Todos estos procesos representan una actividad febril del cerebro, armando el cableado que habrá de durar toda una vida, cables que será imposible de romper, sólo el tiempo y las condiciones de vida los irán desgastando.
Y es en esta edad de abuelos, descubrimos, que tratamos de imaginarnos los años de cuando fuimos niños, cuando la mirada humana está guiada por la sorpresa, la absoluta concentración en lo que pasa afuera y en relación con nosotros, pues los ojos a través de la mirada expresan lo que en el cerebro está sucediendo, todo ese tumulto de neuronas en movimiento, todavía nada ordenado. Se van probando conexiones, se desechan algunas, otras pasan la prueba.
A medida que avanzamos en la vida la sorpresa la vamos perdiendo, hay un brillo particular de los ojos en estos primeros años, puede ser el grito del cerebro pidiendo instrucciones, pues a diferencia del proceso de nuestros ancestros, hoy está la cultura ahí afuera, esperando que se hayan realizado las conexiones básicas para iniciar la transmisión de datos, que ordenan y transforman en piedra lo que la biología ha manufacturado con prisa y zozobras.
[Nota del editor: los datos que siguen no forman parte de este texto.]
===== config.mk =====
export PLATFORM = sky130hd
export DESIGN_NAME = lorenz_ctrl
export DESIGN_NICKNAME = d
export VERILOG_FILES = /design/src/hw/rtl/lorenz_pkg.sv /design/src/hw/rtl/lorenz_ctrl.sv
export SDC_FILE = /design/constraint.sdc
export NUM_CORES = 1
export LEC_CHECK = 0
export BUFFER_PORTS_ARGS = -buffer_cell sky130_fd_sc_hd__clkbuf_2
export CORE_UTILIZATION = 35
export CTS_CLUSTER_SIZE = 16
export DETAILED_ROUTE_END_ITERATION = 8
export SETUP_SLACK_MARGIN = 0.1
export SLEW_MARGIN = 20
export SYNTH_ARGS = -nofsm -noshare
export SYNTH_HDL_FRONTEND = slang
export SYNTH_SLANG_ARGS = --single-unit
export TNS_END_PERCENT = 1

===== constraint.sdc =====
create_clock -name clk -period 6.7 [get_ports clk]
set_input_delay 1.675 -clock clk [delete_from_list [all_inputs] [get_ports clk]]
set_output_delay 1.675 -clock clk [all_outputs]
set_load 0.05 [all_outputs]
Eso no lo tenían a mano nuestros antepasados, por esos demoraron miles de años para que en su cerebro se entretejieran hilos que hoy demoran unas semanas.
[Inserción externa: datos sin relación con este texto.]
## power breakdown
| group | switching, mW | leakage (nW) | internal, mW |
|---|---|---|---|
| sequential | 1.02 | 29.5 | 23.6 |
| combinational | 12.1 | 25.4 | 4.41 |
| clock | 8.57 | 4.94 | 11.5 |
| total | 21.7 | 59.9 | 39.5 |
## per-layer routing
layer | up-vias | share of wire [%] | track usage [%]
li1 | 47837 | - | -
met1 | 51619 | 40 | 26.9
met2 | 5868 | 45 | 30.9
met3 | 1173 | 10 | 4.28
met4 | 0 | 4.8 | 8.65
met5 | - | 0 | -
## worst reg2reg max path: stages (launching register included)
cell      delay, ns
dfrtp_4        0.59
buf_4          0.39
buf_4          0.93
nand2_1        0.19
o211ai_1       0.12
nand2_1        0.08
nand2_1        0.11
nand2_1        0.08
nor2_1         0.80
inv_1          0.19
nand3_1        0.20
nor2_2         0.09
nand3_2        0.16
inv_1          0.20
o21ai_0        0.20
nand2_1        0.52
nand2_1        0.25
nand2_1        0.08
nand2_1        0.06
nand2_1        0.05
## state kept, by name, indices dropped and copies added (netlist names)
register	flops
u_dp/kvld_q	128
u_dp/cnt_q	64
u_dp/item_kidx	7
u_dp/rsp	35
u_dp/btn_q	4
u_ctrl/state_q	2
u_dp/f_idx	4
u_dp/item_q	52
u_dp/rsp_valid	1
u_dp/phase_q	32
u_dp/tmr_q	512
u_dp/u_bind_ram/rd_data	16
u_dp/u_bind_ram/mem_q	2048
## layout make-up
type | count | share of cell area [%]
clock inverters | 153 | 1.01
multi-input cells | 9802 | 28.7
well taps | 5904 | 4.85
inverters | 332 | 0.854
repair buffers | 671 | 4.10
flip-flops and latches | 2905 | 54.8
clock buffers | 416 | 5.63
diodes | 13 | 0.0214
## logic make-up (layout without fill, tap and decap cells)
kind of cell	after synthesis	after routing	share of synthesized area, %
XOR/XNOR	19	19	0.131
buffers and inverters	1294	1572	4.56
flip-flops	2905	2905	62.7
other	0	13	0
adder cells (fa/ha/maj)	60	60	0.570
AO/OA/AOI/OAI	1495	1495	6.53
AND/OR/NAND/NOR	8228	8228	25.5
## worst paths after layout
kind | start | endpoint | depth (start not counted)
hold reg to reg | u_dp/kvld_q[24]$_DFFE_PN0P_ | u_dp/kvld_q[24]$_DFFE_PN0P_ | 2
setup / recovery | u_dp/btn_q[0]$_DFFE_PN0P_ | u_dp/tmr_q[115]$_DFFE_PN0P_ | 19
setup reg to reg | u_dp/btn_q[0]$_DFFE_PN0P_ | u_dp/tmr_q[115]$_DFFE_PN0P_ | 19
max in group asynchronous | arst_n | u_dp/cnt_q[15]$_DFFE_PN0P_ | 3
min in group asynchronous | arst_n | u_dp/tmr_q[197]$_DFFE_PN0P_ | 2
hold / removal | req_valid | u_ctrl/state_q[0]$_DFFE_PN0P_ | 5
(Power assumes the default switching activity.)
<file path="src/rtl/assert_macros.svh">
// Assertion macros shared by the sorted priority queue modules.
// Each macro expects signals named clk and rst_n in the using module.
`ifndef ASSERT_MACROS_SVH
`define ASSERT_MACROS_SVH
`ifndef NO_ASSERTIONS
`define SPQ_ASSERT_ALWAYS(lbl, prop, msg) \
  lbl: assert property (@(posedge clk) disable iff (!rst_n) (prop)) else $error(msg);
`define SPQ_ASSERT_SAME(lbl, ante, cons, msg) \
  lbl: assert property (@(posedge clk) disable iff (!rst_n) (ante) |-> (cons)) else $error(msg);
`define SPQ_ASSERT_NEXT(lbl, ante, cons, msg) \
  lbl: assert property (@(posedge clk) disable iff (!rst_n) (ante) |=> (cons)) else $error(msg);
`else
`define SPQ_ASSERT_ALWAYS(lbl, prop, msg)
`define SPQ_ASSERT_SAME(lbl, ante, cons, msg)
`define SPQ_ASSERT_NEXT(lbl, ante, cons, msg)
`endif
`endif

</file>
<file path="src/rtl/spq_pkg.sv">
// Package for the sorted priority queue: field widths, codes and word types.
// Used by spq_ctrl, spq_dpath and sorted_priority_queue; depends on nothing.
`default_nettype none
package spq_pkg;

  localparam int QUEUE_DEPTH = 16;
  localparam int PRIO_W      = 8;
  localparam int TAG_W       = 16;
  localparam int OCC_W       = 5;
  localparam int STATUS_W    = 2;

  localparam logic ACT_PUSH = 1'b0;
  localparam logic ACT_POP  = 1'b1;

  localparam logic [STATUS_W-1:0] STATUS_DONE  = 2'd0;
  localparam logic [STATUS_W-1:0] STATUS_FULL  = 2'd1;
  localparam logic [STATUS_W-1:0] STATUS_EMPTY = 2'd2;

  typedef struct packed {
    logic              action;
    logic [PRIO_W-1:0] entry_priority;
    logic [TAG_W-1:0]  entry_tag;
  } in_word_t;

  typedef struct packed {
    logic [STATUS_W-1:0] status;
    logic [PRIO_W-1:0]   removed_priority;
    logic [TAG_W-1:0]    removed_tag;
    logic                head_valid;
    logic [PRIO_W-1:0]   head_priority;
    logic [TAG_W-1:0]    head_tag;
    logic [OCC_W-1:0]    occupancy;
  } out_word_t;

  typedef enum logic {
    CTL_IDLE,
    CTL_EXEC
  } ctl_state_t;

  typedef struct packed {
    logic load;
    logic exec;
  } spq_cmd_t;

endpackage
`default_nettype wire

</file>
<file path="src/rtl/sorted_priority_queue.sv">
// Sorted priority queue, highest priority at the head and arrival order kept
// among equal priorities. Each accepted word is a push or a pop and yields one
// result word: the load step puts it in the request register and the execute
// step writes the result register, waiting while that one is still held. No new
// word is taken before that execute step, in which all slots of the sorted register
// chain compare and shift in parallel. A new word is taken while a result waits.
// Depends on spq_pkg, spq_ctrl and spq_dpath.
`default_nettype none
module sorted_priority_queue #(
  parameter int QUEUE_DEPTH = spq_pkg::QUEUE_DEPTH
) (
  input  wire logic              clk,
  input  wire logic              rst_n,
  input  wire logic              in_valid,
  output logic                   in_ready,
  input  wire spq_pkg::in_word_t in_data,
  output logic                   out_valid,
  input  wire logic              out_ready,
  output spq_pkg::out_word_t     out_data
);

  spq_pkg::spq_cmd_t cmd;

  spq_ctrl u_ctrl (
    .clk       (clk),
    .rst_n     (rst_n),
    .in_valid  (in_valid),
    .in_ready  (in_ready),
    .out_valid (out_valid),
    .out_ready (out_ready),
    .cmd       (cmd)
  );

  spq_dpath #(
    .QUEUE_DEPTH (QUEUE_DEPTH)
  ) u_dpath (
    .clk      (clk),
    .rst_n    (rst_n),
    .cmd      (cmd),
    .in_data  (in_data),
    .out_data (out_data)
  );

endmodule
`default_nettype wire

</file>
<file path="src/rtl/spq_dpath.sv">
// Datapath of the sorted priority queue: request register, sorted slot chain,
// entry count and result register. Depends on spq_pkg and assert_macros.svh.
`default_nettype none
`include "assert_macros.svh"
module spq_dpath #(
  parameter int QUEUE_DEPTH = spq_pkg::QUEUE_DEPTH
) (
  input  wire logic              clk,
  input  wire logic              rst_n,
  input  wire spq_pkg::spq_cmd_t cmd,
  input  wire spq_pkg::in_word_t in_data,
  output spq_pkg::out_word_t     out_data
);

  localparam int CNT_W = $clog2(QUEUE_DEPTH + 1);

  spq_pkg::in_word_t             req_r;
  spq_pkg::out_word_t            res_r;
  spq_pkg::out_word_t            res_nxt;
  logic [spq_pkg::PRIO_W-1:0]    prio_r   [QUEUE_DEPTH];
  logic [spq_pkg::TAG_W-1:0]     tag_r    [QUEUE_DEPTH];
  logic [spq_pkg::PRIO_W-1:0]    prio_nxt [QUEUE_DEPTH];
  logic [spq_pkg::TAG_W-1:0]     tag_nxt  [QUEUE_DEPTH];
  logic [spq_pkg::PRIO_W-1:0]    dn_prio  [QUEUE_DEPTH];
  logic [spq_pkg::TAG_W-1:0]     dn_tag   [QUEUE_DEPTH];
  logic [spq_pkg::PRIO_W-1:0]    up_prio  [QUEUE_DEPTH];
  logic [spq_pkg::TAG_W-1:0]     up_tag   [QUEUE_DEPTH];
  logic [QUEUE_DEPTH-1:0]        ge;
  logic [QUEUE_DEPTH-1:0]        prev_ge;
  logic [CNT_W-1:0]              count_r;
  logic [CNT_W-1:0]              count_nxt;
  logic                          full;
  logic                          empty;
  logic                          do_push;
  logic                          do_pop;

  assign full    = (count_r == CNT_W'(QUEUE_DEPTH));
  assign empty   = (count_r == '0);
  assign do_push = (req_r.action == spq_pkg::ACT_PUSH) && !full;
  assign do_pop  = (req_r.action == spq_pkg::ACT_POP) && !empty;

  always_comb begin
    for (int i = 0; i < QUEUE_DEPTH; i++) begin
      ge[i] = (CNT_W'(i) < count_r) && (prio_r[i] >= req_r.entry_priority);
    end
    prev_ge = {ge[QUEUE_DEPTH-2:0], 1'b1};
  end

  always_comb begin
    dn_prio[0] = req_r.entry_priority;
    dn_tag[0]  = req_r.entry_tag;
    for (int i = 1; i < QUEUE_DEPTH; i++) begin
      dn_prio[i] = prio_r[i-1];
      dn_tag[i]  = tag_r[i-1];
    end
    for (int i = 0; i < QUEUE_DEPTH - 1; i++) begin
      up_prio[i] = prio_r[i+1];
      up_tag[i]  = tag_r[i+1];
    end
    up_prio[QUEUE_DEPTH-1] = prio_r[QUEUE_DEPTH-1];
    up_tag[QUEUE_DEPTH-1]  = tag_r[QUEUE_DEPTH-1];
  end

  // A pushed entry lands in the first slot whose own entry is not kept in place.
  always_comb begin
    for (int i = 0; i < QUEUE_DEPTH; i++) begin
      prio_nxt[i] = prio_r[i];
      tag_nxt[i]  = tag_r[i];
      if (do_push && !ge[i]) begin
        if (prev_ge[i]) begin
          prio_nxt[i] = req_r.entry_priority;
          tag_nxt[i]  = req_r.entry_tag;
        end else begin
          prio_nxt[i] = dn_prio[i];
          tag_nxt[i]  = dn_tag[i];
        end
      end else if (do_pop) begin
        prio_nxt[i] = up_prio[i];
        tag_nxt[i]  = up_tag[i];
      end
    end
  end

  always_comb begin
    count_nxt = count_r;
    if (do_push) begin
      count_nxt = count_r + 1'b1;
    end else if (do_pop) begin
      count_nxt = count_r - 1'b1;
    end
  end

  always_comb begin
    res_nxt = '0;
    if ((req_r.action == spq_pkg::ACT_PUSH) && full) begin
      res_nxt.status = spq_pkg::STATUS_FULL;
    end else if ((req_r.action == spq_pkg::ACT_POP) && empty) begin
      res_nxt.status = spq_pkg::STATUS_EMPTY;
    end else begin
      res_nxt.status = spq_pkg::STATUS_DONE;
    end
    if (do_pop) begin
      res_nxt.removed_priority = prio_r[0];
      res_nxt.removed_tag      = tag_r[0];
    end
    if (count_nxt != '0) begin
      res_nxt.head_valid    = 1'b1;
      res_nxt.head_priority = prio_nxt[0];
      res_nxt.head_tag      = tag_nxt[0];
    end
    res_nxt.occupancy = spq_pkg::OCC_W'(count_nxt);
  end

  always_ff @(posedge clk) begin
    if (!rst_n) begin
      count_r <= '0;
    end else if (cmd.exec) begin
      count_r <= count_nxt;
    end
  end

  always_ff @(posedge clk) begin
    if (cmd.load) begin
      req_r <= in_data;
    end
    if (cmd.exec) begin
      res_r <= res_nxt;
      for (int i = 0; i < QUEUE_DEPTH; i++) begin
        prio_r[i] <= prio_nxt[i];
        tag_r[i]  <= tag_nxt[i];
      end
    end
  end

  assign out_data = res_r;

  `SPQ_ASSERT_ALWAYS(a_count_bound, count_r <= CNT_W'(QUEUE_DEPTH), "Count exceeds depth.")
  `SPQ_ASSERT_NEXT(a_push_grows, cmd.exec && do_push, count_r == $past(count_r) + 1'b1, "Push lost.")
  `SPQ_ASSERT_NEXT(a_reject_holds, cmd.exec && !do_push && !do_pop, $stable(count_r), "Count moved.")
  `SPQ_ASSERT_SAME(a_head_sorted, count_r >= CNT_W'(2), prio_r[0] >= prio_r[1], "Head unsorted.")

endmodule
`default_nettype wire

</file>
<file path="src/rtl/spq_ctrl.sv">
// Controller of the sorted priority queue: load and execute sequencing and the
// result valid flag. Depends on spq_pkg and assert_macros.svh.
`default_nettype none
`include "assert_macros.svh"
module spq_ctrl (
  input  wire logic         clk,
  input  wire logic         rst_n,
  input  wire logic         in_valid,
  output logic              in_ready,
  output logic              out_valid,
  input  wire logic         out_ready,
  output spq_pkg::spq_cmd_t cmd
);

  spq_pkg::ctl_state_t state_r;
  spq_pkg::ctl_state_t state_nxt;
  logic                out_valid_r;
  logic                out_valid_nxt;

  always_comb begin
    state_nxt = state_r;
    case (state_r)
      spq_pkg::CTL_IDLE: begin
        if (in_valid) begin
          state_nxt = spq_pkg::CTL_EXEC;
        end
      end
      spq_pkg::CTL_EXEC: begin
        if (!out_valid_r || out_ready) begin
          state_nxt = spq_pkg::CTL_IDLE;
        end
      end
      default: begin
        state_nxt = spq_pkg::CTL_IDLE;
      end
    endcase
  end

  always_comb begin
    in_ready = 1'b0;
    cmd      = '0;
    case (state_r)
      spq_pkg::CTL_IDLE: begin
        in_ready = 1'b1;
        cmd.load = in_valid;
      end
      spq_pkg::CTL_EXEC: begin
        cmd.exec = !out_valid_r || out_ready;
      end
      default: begin
        in_ready = 1'b0;
      end
    endcase
  end

  always_comb begin
    out_valid_nxt = out_valid_r;
    if (cmd.exec) begin
      out_valid_nxt = 1'b1;
    end else if (out_ready) begin
      out_valid_nxt = 1'b0;
    end
  end

  always_ff @(posedge clk) begin
    if (!rst_n) begin
      state_r     <= spq_pkg::CTL_IDLE;
      out_valid_r <= 1'b0;
    end else begin
      state_r     <= state_nxt;
      out_valid_r <= out_valid_nxt;
    end
  end

  assign out_valid = out_valid_r;

  `SPQ_ASSERT_NEXT(a_load_then_exec, cmd.load, state_r == spq_pkg::CTL_EXEC, "No execute after load.")
  `SPQ_ASSERT_NEXT(a_exec_shows, cmd.exec, out_valid_r && state_r == spq_pkg::CTL_IDLE, "Result not shown.")
  `SPQ_ASSERT_NEXT(a_stall_waits, state_r == spq_pkg::CTL_EXEC && out_valid_r && !out_ready, state_r == spq_pkg::CTL_EXEC, "Result overwritten.")

endmodule
`default_nettype wire

</file>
La mirada de Anaí que se clava en sus gestos y en todo lo que pasa alrededor, es la mirada del ser humano más primigenio, maravillado por lo que sucedía a su alrededor. Son nuestros ancestros y ancestras, es ella, somos nosotros.
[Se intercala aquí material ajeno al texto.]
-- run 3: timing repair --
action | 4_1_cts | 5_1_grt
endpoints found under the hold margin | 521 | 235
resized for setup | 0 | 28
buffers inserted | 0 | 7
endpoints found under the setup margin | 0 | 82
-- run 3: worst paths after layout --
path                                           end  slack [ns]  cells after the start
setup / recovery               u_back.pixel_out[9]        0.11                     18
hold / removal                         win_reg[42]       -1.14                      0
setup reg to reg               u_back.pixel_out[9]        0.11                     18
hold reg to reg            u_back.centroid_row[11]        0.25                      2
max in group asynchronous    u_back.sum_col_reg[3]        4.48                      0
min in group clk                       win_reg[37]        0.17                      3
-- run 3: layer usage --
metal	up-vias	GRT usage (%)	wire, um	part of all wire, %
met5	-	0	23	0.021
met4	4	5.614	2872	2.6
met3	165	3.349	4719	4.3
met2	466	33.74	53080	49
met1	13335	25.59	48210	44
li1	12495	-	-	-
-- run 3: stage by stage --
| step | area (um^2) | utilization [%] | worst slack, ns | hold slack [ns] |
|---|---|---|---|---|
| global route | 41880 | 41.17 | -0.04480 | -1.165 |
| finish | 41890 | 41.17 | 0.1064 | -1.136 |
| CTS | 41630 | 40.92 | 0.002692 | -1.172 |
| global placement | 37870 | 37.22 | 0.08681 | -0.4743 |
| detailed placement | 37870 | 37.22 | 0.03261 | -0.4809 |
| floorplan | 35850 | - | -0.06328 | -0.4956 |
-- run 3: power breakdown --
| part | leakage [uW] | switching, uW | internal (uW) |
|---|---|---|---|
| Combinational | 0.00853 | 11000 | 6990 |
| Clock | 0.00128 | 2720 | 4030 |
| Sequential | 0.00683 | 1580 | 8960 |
**config.mk**
```make
export PLATFORM = sky130hd
export DESIGN_NAME = lcab_id_check
export DESIGN_NICKNAME = d
export VERILOG_FILES = /design/src/lca_binary_lifting_macros.svh /design/src/lcab_pkg.sv /design/src/lcab_id_check.sv
export SDC_FILE = /design/constraint.sdc
export NUM_CORES = 1
export LEC_CHECK = 0
export BUFFER_PORTS_ARGS = -buffer_cell sky130_fd_sc_hd__buf_2
export CORE_AREA = 4 4 41 43
export DETAILED_ROUTE_END_ITERATION = 12
export DIE_AREA = 0 0 45 47
export PLACE_DENSITY_LB_ADDON = 0.15
export SKIP_LAST_GASP = 1
export SYNTH_ARGS = -nofsm -noshare
export SYNTH_HDL_FRONTEND = slang
export SYNTH_SLANG_ARGS = --single-unit
```
**constraint.sdc**
```tcl
create_clock -name vclk -period 0.8
set_input_delay 0.16 -clock vclk [all_inputs]
set_output_delay 0.16 -clock vclk [all_outputs]
set_load 0.05 [all_outputs]
```
**src/lca_binary_lifting_macros.svh**
```systemverilog
// Assertion macros for the LCA binary-lifting block.
// Used by the top level; expects clk and rst_n in scope.
`ifndef LCA_BINARY_LIFTING_MACROS_SVH
`define LCA_BINARY_LIFTING_MACROS_SVH
`ifndef NO_ASSERTIONS
// same-cycle implication
`define LCAB_ASSERT_IMP(lbl, ante, cons, msg) \
    lbl: assert property (@(posedge clk) disable iff (!rst_n) (ante) |-> (cons)) \
        else $error(msg);
// next-cycle implication
`define LCAB_ASSERT_NXT(lbl, ante, cons, msg) \
    lbl: assert property (@(posedge clk) disable iff (!rst_n) (ante) |=> (cons)) \
        else $error(msg);
`else
`define LCAB_ASSERT_IMP(lbl, ante, cons, msg)
`define LCAB_ASSERT_NXT(lbl, ante, cons, msg)
`endif
`endif

```
**src/lcab_pkg.sv**
```systemverilog
// Shared types and codes for the LCA binary-lifting block.
// No dependencies.
`default_nettype none
package lcab_pkg;
    localparam int ID_W   = 10;
    localparam int CMD_W  = 2;
    localparam int STAT_W = 2;

    localparam logic [CMD_W-1:0] CMD_ADD   = 2'd0;
    localparam logic [CMD_W-1:0] CMD_BUILD = 2'd1;
    localparam logic [CMD_W-1:0] CMD_QUERY = 2'd2;

    localparam logic [STAT_W-1:0] ST_OK    = 2'd0;
    localparam logic [STAT_W-1:0] ST_FULL  = 2'd1;
    localparam logic [STAT_W-1:0] ST_RANGE = 2'd2;

    typedef struct packed {
        logic a_ok;
        logic b_ok;
        logic root_ok;
    } id_ok_t;
endpackage
`default_nettype wire

```
**src/lcab_id_check.sv**
```systemverilog
// Range check of the two command node ids and the root register.
// Depends on lcab_pkg.
`default_nettype none
module lcab_id_check #(
    parameter int MAX_NODES = 1023
) (
    input  wire logic [lcab_pkg::ID_W-1:0] node_a,
    input  wire logic [lcab_pkg::ID_W-1:0] node_b,
    input  wire logic [lcab_pkg::ID_W-1:0] root,
    output lcab_pkg::id_ok_t               ok
);
    // valid ids are 1..MAX_NODES
    always_comb
    begin
        ok.a_ok    = (node_a != '0) && (node_a <= MAX_NODES);
        ok.b_ok    = (node_b != '0) && (node_b <= MAX_NODES);
        ok.root_ok = (root != '0) && (root <= MAX_NODES);
    end
endmodule
`default_nettype wire

```
# Word-level counts from Yosys, hierarchy flattened
# Cells that the tools add are included.
# totals
reg_bits,0
input_bits,30
output_inout_bits,3
word_cells,3
# classes
n_reduce_logical,3
# ops
op,n
$reduce_bool 10->1,3

# Logic depth before layout (Yosys ltp)
# Gate-level depths: netlist (run 1).
# logic_depth
word_depth,1
depth_mapped,2
depth_no_buf,2

# Least setup slack after synthesis (run 1)
# No wires, ideal clock.
# synth_timing
path_kind,input -> output
start,input root[5] (netlist name)
end,output ok[0] (netlist name)
t_arrival_ns,0.844
path_slack_ns,-0.204
path_stages,2
path_buffers,0
cell_sequence,nor4_1 -> nand3_1
# synth_rtl
item,line,source
"start, declared",lcab_id_check.sv:9,"input wire logic [lcab_pkg::ID_W-1:0] root,"
"end, declared",lcab_id_check.sv:10,output lcab_pkg::id_ok_t ok

==> summary.md, run 1 <==
| Metric | Value |
|---|---|
| Outcome | complete, but fails checks |
| Failing checks | negative setup slack |
| Setup CP Type | input port to output pin |
| # nets final | 77 |
| Antenna violation net count after detailed routing | 0 |
| Crit path buf inv count | 2 |
| Layout cell share with drive strength beyond 1 | 93.3% |
| Pins Over Slew Limit | 0 |
| DRC | 0 |
| Vias in the first global route | 273 |
| IO Port Bufs | 33 |
| Placed instance area | 375 sq um |
| Row cnt | 13 |
| FF+latch area | 0 sq um |
| Final wirelength | 720 um |
| Hold Crit Class | input port to output pin |
| Diodes inserted | 0 |
| WHS | 616 ps |
| Total die area | 2120 sq um |
| Final worst slack | -193 ps |
| WL met1 | 183 um |
| Final Critical Period | 993 ps |
| Met3 WL | 62 um |
| Via count | 245 |
| DR top layer | met4 |
| Antenna violations before repair | 0 |
| Congestion Overflow GR | 0 |
| Die height | 47 um |
| Inst Count DP | 60 |
| Slew headroom | 82.4% |
| Maxcap violations | 0 |
| Core Box Area | 1300 sq um |
| Global Route Usage Sum | 6.85% |
| Initial DRC Count | 1 |
| CP delay by family, top | simple AND/OR/NAND/NOR gates |
| Non-filler instance count after layout | 60 |
| CP endpoint kind | output pin |
| Setup repair after global routing missed its margin | yes |
| Die X | 45 um |
| Final setup vio count | 3 |
| Cell chain of the critical path | buf_6, nor4_4, nand3_4, buf_8 |
| First-pass GRT wire length | 1120 um |
| Critical path's slowest cell | nor4_4 |
| Syn Inst Count | 12 |
| VDD IR max | 121 uV |
| Drt pass-1 iters | 2 |
| Routability cong. | 0.614 |
| Hold-fix buffers at CTS | 0 |
| CLK BUF | 0 |
| Final Hold Vio Count | 0 |
| Initial Util | 4.90% |
| Worst-path maximum fanout | 1 |
| Register area share after synthesis | 0% |
| Wire length per cell | 12.0 um |
| Via density | 4.08 |
| Critical Path RT | 640 ps |
| Pin count of the biggest net entering global routing | 2 |
| Area Overhead vs Synth | 643% |
| Total I/O pin count | 33 |
| FF+latch count | 0 |
| Pwr dens | 356 nW/um^2 |
| Startpoint types | input port |
| Final instance area | 474 sq um |
| Mapped Nets | 42 |
| Post-CTS Setup Repair Bufs | 0 |
| Syn avg cell area | 5.32 sq um |
| Fmax | 1.01 GHz |
| Total power | 0.169 mW |
| Mapped Area | 63.8 sq um |
| Crit share post-route | 124% |
| Slowest cell delay on critical path | 310 ps |
| CP arrival | 830 ps |
| Post-synth cell types | 3 |
| Fillers | 142 |
| Syn. warnings | 0 |
| Met2 WL | 447 um |
| Worst Tran Pin Value | 262 ps |
| Leakage power | 0.186 nW |
| Final Core Density | 36.4% |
Hay cierta tristeza cuando pensamos en la pérdida de esta mirada original, que todos hemos experimentado para ser considerados seres humanos, es lo que pagamos para entrar en la “civilización”. ¿O será que esa mirada interna nos acompaña y hemos olvidado cómo reencontrarnos con ella? ¿Será esa mirada un recurso nuestro que podemos convocar o hacerlo nuestro compañía cotidiana? ¿Podemos encontrar en la mirada de Anaí nuestra propia mirada interna?.
¡Qué lindo y limpio proceso el de la vida!. ¡Qué maravilloso ese impulso vital, inquieto, titubeante y vibrante que no revela nunca el misterio que teje todo nuestro mundo interno y externo y nos hace respirar, estar vivos y seguir sorprendiéndonos!. ¡Ese, el misterio, nos acompañará por siempre!